In some cases it doesn't even connect with TLS due to some connection issue with GitHub / fastly and you need to set it to flexible (no encryption). I wonder if this new forced HTTPS redirect will change/break that?
I haven't quite worked out the rules yet but some GH pages allow full TLS on CF (but not strict cert validation obviously) and some require flexible. I think org pages need flexible (plain HTTP) but project ones support HTTPS (if on a subdomain)?
This update may change all that so will need to experiment again. If it does break things then any new sites after the 15th may not be able to be made to work. If using a CF page rule or HSTS headers to permanently redirect to HTTPS then this could be a problem.

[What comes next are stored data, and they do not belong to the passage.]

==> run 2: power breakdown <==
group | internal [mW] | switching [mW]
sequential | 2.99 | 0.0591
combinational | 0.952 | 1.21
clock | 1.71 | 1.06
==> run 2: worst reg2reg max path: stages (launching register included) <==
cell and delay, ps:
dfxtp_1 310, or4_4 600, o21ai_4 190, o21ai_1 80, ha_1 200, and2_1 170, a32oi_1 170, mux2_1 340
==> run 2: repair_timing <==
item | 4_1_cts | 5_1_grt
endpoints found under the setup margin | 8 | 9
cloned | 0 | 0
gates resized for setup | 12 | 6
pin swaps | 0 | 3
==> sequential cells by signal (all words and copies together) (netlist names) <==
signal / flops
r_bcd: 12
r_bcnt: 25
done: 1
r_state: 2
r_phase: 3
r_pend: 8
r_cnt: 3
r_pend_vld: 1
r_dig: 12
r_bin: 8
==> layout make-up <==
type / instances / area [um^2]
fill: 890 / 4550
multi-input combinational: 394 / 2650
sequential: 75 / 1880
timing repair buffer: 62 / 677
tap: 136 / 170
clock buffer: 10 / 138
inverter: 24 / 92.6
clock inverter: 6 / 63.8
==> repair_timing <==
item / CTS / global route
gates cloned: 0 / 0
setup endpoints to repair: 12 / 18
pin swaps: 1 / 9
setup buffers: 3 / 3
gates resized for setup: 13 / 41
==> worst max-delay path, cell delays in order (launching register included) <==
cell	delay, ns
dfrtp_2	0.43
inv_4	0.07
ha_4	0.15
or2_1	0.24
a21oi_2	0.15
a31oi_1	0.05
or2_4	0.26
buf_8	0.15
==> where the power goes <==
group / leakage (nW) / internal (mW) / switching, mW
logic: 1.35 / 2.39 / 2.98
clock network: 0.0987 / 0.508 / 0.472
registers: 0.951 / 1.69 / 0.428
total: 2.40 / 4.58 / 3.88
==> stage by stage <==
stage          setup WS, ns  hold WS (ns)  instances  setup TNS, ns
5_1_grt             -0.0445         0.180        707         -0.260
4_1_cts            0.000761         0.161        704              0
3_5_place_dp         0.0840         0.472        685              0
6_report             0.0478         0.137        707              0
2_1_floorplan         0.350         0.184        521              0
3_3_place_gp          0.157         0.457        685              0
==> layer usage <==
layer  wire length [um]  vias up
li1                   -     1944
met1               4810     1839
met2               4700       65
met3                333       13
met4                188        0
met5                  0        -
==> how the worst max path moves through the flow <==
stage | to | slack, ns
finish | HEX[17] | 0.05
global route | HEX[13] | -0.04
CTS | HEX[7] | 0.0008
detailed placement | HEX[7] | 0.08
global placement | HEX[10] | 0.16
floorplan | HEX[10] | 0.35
--- src/rtl/vend_controller.sv ---
// Multi-product vending sequencer: coin credit, price/stock-checked selection,
// one-cycle vend strobe, then one change coin per cycle until credit is zero.
module vend_controller #(
    parameter int unsigned NUM_PROD   = 4,
    parameter int unsigned CREDIT_W   = 6,
    parameter int unsigned MAX_CREDIT = 40,
    parameter int unsigned PRICE0     = 15,
    parameter int unsigned PRICE1     = 20,
    parameter int unsigned PRICE2     = 25,
    parameter int unsigned PRICE3     = 30,
    parameter int unsigned STOCK_W    = 4,
    parameter int unsigned STOCK_INIT = 5
) (
    input  logic                clk,
    input  logic                rst,
    input  logic [1:0]          coin,
    input  logic                sel_valid,
    input  logic [1:0]          sel_id,
    input  logic                cancel,
    input  logic                refill,
    output logic                product_valid,
    output logic [1:0]          product_id,
    output logic                change_valid,
    output logic [1:0]          change_coin,
    output logic                coin_reject,
    output logic                sel_err,
    output logic                busy,
    output logic [CREDIT_W-1:0] credit,
    output logic [NUM_PROD-1:0] sold_out
);

    typedef enum logic [1:0] {
        ST_IDLE   = 2'd0,
        ST_CREDIT = 2'd1,
        ST_VEND   = 2'd2,
        ST_REFUND = 2'd3
    } state_e;

    localparam int unsigned SUM_W   = CREDIT_W + 1;
    localparam logic [1:0]  COIN_5  = 2'b01;
    localparam logic [1:0]  COIN_10 = 2'b10;

    function automatic logic [CREDIT_W-1:0] price_of(input logic [1:0] id);
        case (id)
            2'd0:    return CREDIT_W'(PRICE0);
            2'd1:    return CREDIT_W'(PRICE1);
            2'd2:    return CREDIT_W'(PRICE2);
            default: return CREDIT_W'(PRICE3);
        endcase
    endfunction

    state_e                            state_q, state_d;
    logic [CREDIT_W-1:0]               credit_q, credit_d;
    logic [NUM_PROD-1:0][STOCK_W-1:0]  stock_q, stock_d;
    logic [1:0]                        sel_q, sel_d;
    logic                              product_valid_q, product_valid_d;
    logic [1:0]                        product_id_q, product_id_d;
    logic                              change_valid_q, change_valid_d;
    logic [1:0]                        change_coin_q, change_coin_d;
    logic                              coin_reject_q, coin_reject_d;
    logic                              sel_err_q, sel_err_d;
    logic                              busy_q, busy_d;

    logic                coin_ok;
    logic [CREDIT_W-1:0] coin_amt;
    logic [SUM_W-1:0]    credit_sum;
    logic [CREDIT_W-1:0] sel_price;
    logic [CREDIT_W-1:0] vend_price;
    logic [CREDIT_W-1:0] change_amt;
    logic                sel_ok;

    // Decoded coin value and purchase eligibility for the current request
    always_comb begin
        coin_ok    = (coin == COIN_5) || (coin == COIN_10);
        coin_amt   = (coin == COIN_10) ? CREDIT_W'(10) :
                     (coin == COIN_5)  ? CREDIT_W'(5)  : '0;
        credit_sum = SUM_W'(credit_q) + SUM_W'(coin_amt);
        sel_price  = price_of(sel_id);
        vend_price = price_of(sel_q);
        sel_ok     = (stock_q[sel_id] != '0) && (credit_q >= sel_price);
        change_amt = (credit_q >= CREDIT_W'(10)) ? CREDIT_W'(10) : CREDIT_W'(5);
    end

    // Next-state, datapath and registered-output staging
    always_comb begin
        state_d         = state_q;
        credit_d        = credit_q;
        stock_d         = stock_q;
        sel_d           = sel_q;
        coin_reject_d   = 1'b0;
        sel_err_d       = 1'b0;
        product_valid_d = 1'b0;
        product_id_d    = '0;
        change_valid_d  = 1'b0;
        change_coin_d   = '0;
        busy_d          = 1'b0;

        case (state_q)
            ST_IDLE: begin
                if (coin_ok) begin
                    credit_d = coin_amt;
                    state_d  = ST_CREDIT;
                end
                if (refill) begin
                    stock_d = {NUM_PROD{STOCK_W'(STOCK_INIT)}};
                end
                sel_err_d = sel_valid;
            end
            ST_CREDIT: begin
                if (cancel) begin
                    state_d       = ST_REFUND;
                    coin_reject_d = coin_ok;
                end else if (sel_valid && sel_ok) begin
                    sel_d         = sel_id;
                    state_d       = ST_VEND;
                    coin_reject_d = coin_ok;
                end else begin
                    sel_err_d = sel_valid;
                    if (coin_ok) begin
                        if (credit_sum <= SUM_W'(MAX_CREDIT)) begin
                            credit_d = CREDIT_W'(credit_sum);
                        end else begin
                            coin_reject_d = 1'b1;
                        end
                    end
                end
            end
            ST_VEND: begin
                if (stock_q[sel_q] != '0) begin
                    stock_d[sel_q] = stock_q[sel_q] - STOCK_W'(1);
                end
                credit_d      = (credit_q >= vend_price) ? credit_q - vend_price : '0;
                state_d       = (credit_d != '0) ? ST_REFUND : ST_IDLE;
                coin_reject_d = coin_ok;
                sel_err_d     = sel_valid;
            end
            default: begin
                credit_d      = (credit_q >= change_amt) ? credit_q - change_amt : '0;
                state_d       = (credit_d == '0) ? ST_IDLE : ST_REFUND;
                coin_reject_d = coin_ok;
                sel_err_d     = sel_valid;
            end
        endcase

        // Outputs describe the cycle about to start, so they follow state_d/credit_d
        busy_d          = (state_d == ST_VEND) || (state_d == ST_REFUND);
        product_valid_d = (state_d == ST_VEND);
        product_id_d    = product_valid_d ? sel_d : '0;
        change_valid_d  = (state_d == ST_REFUND);
        change_coin_d   = !change_valid_d            ? 2'b00   :
                          (credit_d >= CREDIT_W'(10)) ? COIN_10 : COIN_5;
    end

    always_ff @(posedge clk or negedge rst) begin
        if (!rst) begin
            state_q         <= ST_IDLE;
            credit_q        <= '0;
            stock_q         <= {NUM_PROD{STOCK_W'(STOCK_INIT)}};
            sel_q           <= '0;
            product_valid_q <= 1'b0;
            product_id_q    <= '0;
            change_valid_q  <= 1'b0;
            change_coin_q   <= '0;
            coin_reject_q   <= 1'b0;
            sel_err_q       <= 1'b0;
            busy_q          <= 1'b0;
        end else begin
            state_q         <= state_d;
            credit_q        <= credit_d;
            stock_q         <= stock_d;
            sel_q           <= sel_d;
            product_valid_q <= product_valid_d;
            product_id_q    <= product_id_d;
            change_valid_q  <= change_valid_d;
            change_coin_q   <= change_coin_d;
            coin_reject_q   <= coin_reject_d;
            sel_err_q       <= sel_err_d;
            busy_q          <= busy_d;
        end
    end

    // Sold-out flags track the stock registers directly
    always_comb begin
        for (int i = 0; i < int'(NUM_PROD); i++) begin
            sold_out[i] = (stock_q[i] == '0);
        end
    end

    assign product_valid = product_valid_q;
    assign product_id    = product_id_q;
    assign change_valid  = change_valid_q;
    assign change_coin   = change_coin_q;
    assign coin_reject   = coin_reject_q;
    assign sel_err       = sel_err_q;
    assign busy          = busy_q;
    assign credit        = credit_q;

endmodule
**src/rtl/denise_colortable_ctrl.sv**
```systemverilog
// Colour-RAM write scheduler: captures COLORxx/BPLCON3 bus writes, queues colour
// writes and arbitrates them against a whole-palette clear onto one write port.
module denise_colortable_ctrl #(
    parameter int unsigned FIFO_DEPTH   = 4,
    parameter bit          CLR_ON_RESET = 1'b1,
    parameter logic [8:0]  BPLCON3_ADR  = 9'h106
) (
    input  logic        clk,
    input  logic        reset_n,
    input  logic        clk7_en,
    input  logic [8:1]  reg_address_in,
    input  logic [15:0] data_in,
    input  logic        clr_req,
    output logic        clr_busy,
    output logic        fifo_ovf,
    output logic [2:0]  bank,
    output logic        loct,
    output logic        ram_wr_en,
    output logic [7:0]  ram_wr_adr,
    output logic [31:0] ram_wr_dat,
    output logic [3:0]  ram_wr_bs
);

    localparam int unsigned PTR_W = (FIFO_DEPTH > 1) ? $clog2(FIFO_DEPTH) : 1;
    localparam int unsigned CNT_W = PTR_W + 1;

    typedef struct packed {
        logic [2:0]  bank;
        logic        loct;
        logic [4:0]  idx;
        logic [11:0] dat;
    } entry_t;

    typedef enum logic {S_IDLE, S_CLEAR} state_t;

    state_t            state_q, state_d;
    logic [7:0]        clr_cnt_q, clr_cnt_d;
    logic              start_q, start_d;
    logic              busy_q, busy_d;
    logic              ovf_q, ovf_d;
    logic [2:0]        bank_q, bank_d;
    logic              loct_q, loct_d;
    logic              wr_en_q, wr_en_d;
    logic [7:0]        wr_adr_q, wr_adr_d;
    logic [31:0]       wr_dat_q, wr_dat_d;
    logic [3:0]        wr_bs_q, wr_bs_d;
    entry_t            mem_q [FIFO_DEPTH];
    entry_t            mem_d [FIFO_DEPTH];
    logic [PTR_W-1:0]  wr_ptr_q, wr_ptr_d, rd_ptr_q, rd_ptr_d;
    logic [CNT_W-1:0]  count_q, count_d;

    logic   bpl_hit_c, col_hit_c, start_clr_c, pop_c, push_c;
    entry_t head_c, new_c;
    logic   unused_bits_c;

    assign unused_bits_c = ^{data_in[12], data_in[10], BPLCON3_ADR[0]};

    // Bus decode and FIFO handshakes; clear always wins over a pop
    always_comb begin
        bpl_hit_c   = clk7_en && (reg_address_in == BPLCON3_ADR[8:1]);
        col_hit_c   = clk7_en && (reg_address_in[8:6] == 3'b110);
        start_clr_c = (state_q == S_IDLE) && (clr_req || start_q);
        pop_c       = (state_q == S_IDLE) && !start_clr_c && (count_q != '0);
        push_c      = col_hit_c && ((count_q != CNT_W'(FIFO_DEPTH)) || pop_c);
        head_c      = mem_q[rd_ptr_q];
        new_c.bank  = bank_q;
        new_c.loct  = loct_q;
        new_c.idx   = reg_address_in[5:1];
        new_c.dat   = data_in[11:0];
    end

    // Capture registers and colour-write queue
    always_comb begin
        bank_d   = bank_q;
        loct_d   = loct_q;
        mem_d    = mem_q;
        wr_ptr_d = wr_ptr_q;
        rd_ptr_d = rd_ptr_q;
        count_d  = count_q;
        ovf_d    = ovf_q | (col_hit_c & ~push_c);
        if (bpl_hit_c) begin
            bank_d = data_in[15:13];
            loct_d = data_in[9];
        end
        if (push_c) begin
            mem_d[wr_ptr_q] = new_c;
            wr_ptr_d        = wr_ptr_q + PTR_W'(1);
        end
        if (pop_c) begin
            rd_ptr_d = rd_ptr_q + PTR_W'(1);
        end
        case ({push_c, pop_c})
            2'b10:   count_d = count_q + CNT_W'(1);
            2'b01:   count_d = count_q - CNT_W'(1);
            default: count_d = count_q;
        endcase
    end

    // Clear sequencer and write-port arbitration
    always_comb begin
        state_d   = state_q;
        clr_cnt_d = clr_cnt_q;
        start_d   = 1'b0;
        busy_d    = 1'b0;
        wr_en_d   = 1'b0;
        wr_adr_d  = wr_adr_q;
        wr_dat_d  = wr_dat_q;
        wr_bs_d   = wr_bs_q;
        case (state_q)
            S_IDLE: begin
                if (start_clr_c) begin
                    state_d   = S_CLEAR;
                    clr_cnt_d = 8'd1;
                    busy_d    = 1'b1;
                    wr_en_d   = 1'b1;
                    wr_adr_d  = 8'd0;
                    wr_dat_d  = 32'd0;
                    wr_bs_d   = 4'b1111;
                end else if (pop_c) begin
                    wr_en_d  = 1'b1;
                    wr_adr_d = {head_c.bank, head_c.idx};
                    wr_dat_d = {4'b0, head_c.dat, 4'b0, head_c.dat};
                    wr_bs_d  = head_c.loct ? 4'b0011 : 4'b1111;
                end
            end
            S_CLEAR: begin
                busy_d    = 1'b1;
                wr_en_d   = 1'b1;
                wr_adr_d  = clr_cnt_q;
                wr_dat_d  = 32'd0;
                wr_bs_d   = 4'b1111;
                clr_cnt_d = clr_cnt_q + 8'd1;
                if (clr_cnt_q == 8'hFF) begin
                    state_d = S_IDLE;
                end
            end
            default: state_d = S_IDLE;
        endcase
    end

    always_ff @(posedge clk or negedge reset_n) begin
        if (!reset_n) begin
            state_q   <= S_IDLE;
            clr_cnt_q <= 8'd0;
            start_q   <= CLR_ON_RESET;
            busy_q    <= 1'b0;
            ovf_q     <= 1'b0;
            bank_q    <= 3'd0;
            loct_q    <= 1'b0;
            wr_en_q   <= 1'b0;
            wr_adr_q  <= 8'd0;
            wr_dat_q  <= 32'd0;
            wr_bs_q   <= 4'd0;
            wr_ptr_q  <= '0;
            rd_ptr_q  <= '0;
            count_q   <= '0;
            for (int unsigned i = 0; i < FIFO_DEPTH; i++) begin
                mem_q[i] <= '0;
            end
        end else begin
            state_q   <= state_d;
            clr_cnt_q <= clr_cnt_d;
            start_q   <= start_d;
            busy_q    <= busy_d;
            ovf_q     <= ovf_d;
            bank_q    <= bank_d;
            loct_q    <= loct_d;
            wr_en_q   <= wr_en_d;
            wr_adr_q  <= wr_adr_d;
            wr_dat_q  <= wr_dat_d;
            wr_bs_q   <= wr_bs_d;
            wr_ptr_q  <= wr_ptr_d;
            rd_ptr_q  <= rd_ptr_d;
            count_q   <= count_d;
            mem_q     <= mem_d;
        end
    end

    assign clr_busy   = busy_q;
    assign fifo_ovf   = ovf_q;
    assign bank       = bank_q;
    assign loct       = loct_q;
    assign ram_wr_en  = wr_en_q;
    assign ram_wr_adr = wr_adr_q;
    assign ram_wr_dat = wr_dat_q;
    assign ram_wr_bs  = wr_bs_q;

endmodule

```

We're working on a static site hosting service called PubStorm (https://www.pubstorm.com) that allows SSL on custom domains. It's free; we're also working on some powerful features that will set it apart from gh-pages.
Do you have any idea how TLS actually works? If this worked out of the box for custom domains, then GitHub would need to be able to impersonate those domains.
At the very least you'd need a way to upload a private key/cert combo that they could server in response to an SNI request. Given the sheer number of sites that they host (every user effectively has a custom GitHub pages page) that's not really feasible though. Hence only support for *.github.io as that only requires a single wildcard cert.
> Do you have any idea how TLS actually works? If this worked out of the box for custom domains, then GitHub would need to be able to impersonate those domains.
If you redirect your domain to my webserver, I can get a certificate for it. E.g. from Let's Encrypt.
Wordpress.com uses that and offers SSL certificates to "million-plus"[0] blogs with custom domains. It's certainly doable at scale, although I totally understand it not having priority for GitHub (esp if it doesn't fit their current technical setup).
It would just request LetsEncrypt to generate those certs and then prove the "ownership" (more like "control") of those domains by whatever method LetsEncrypt wants (.well-known perhaps?).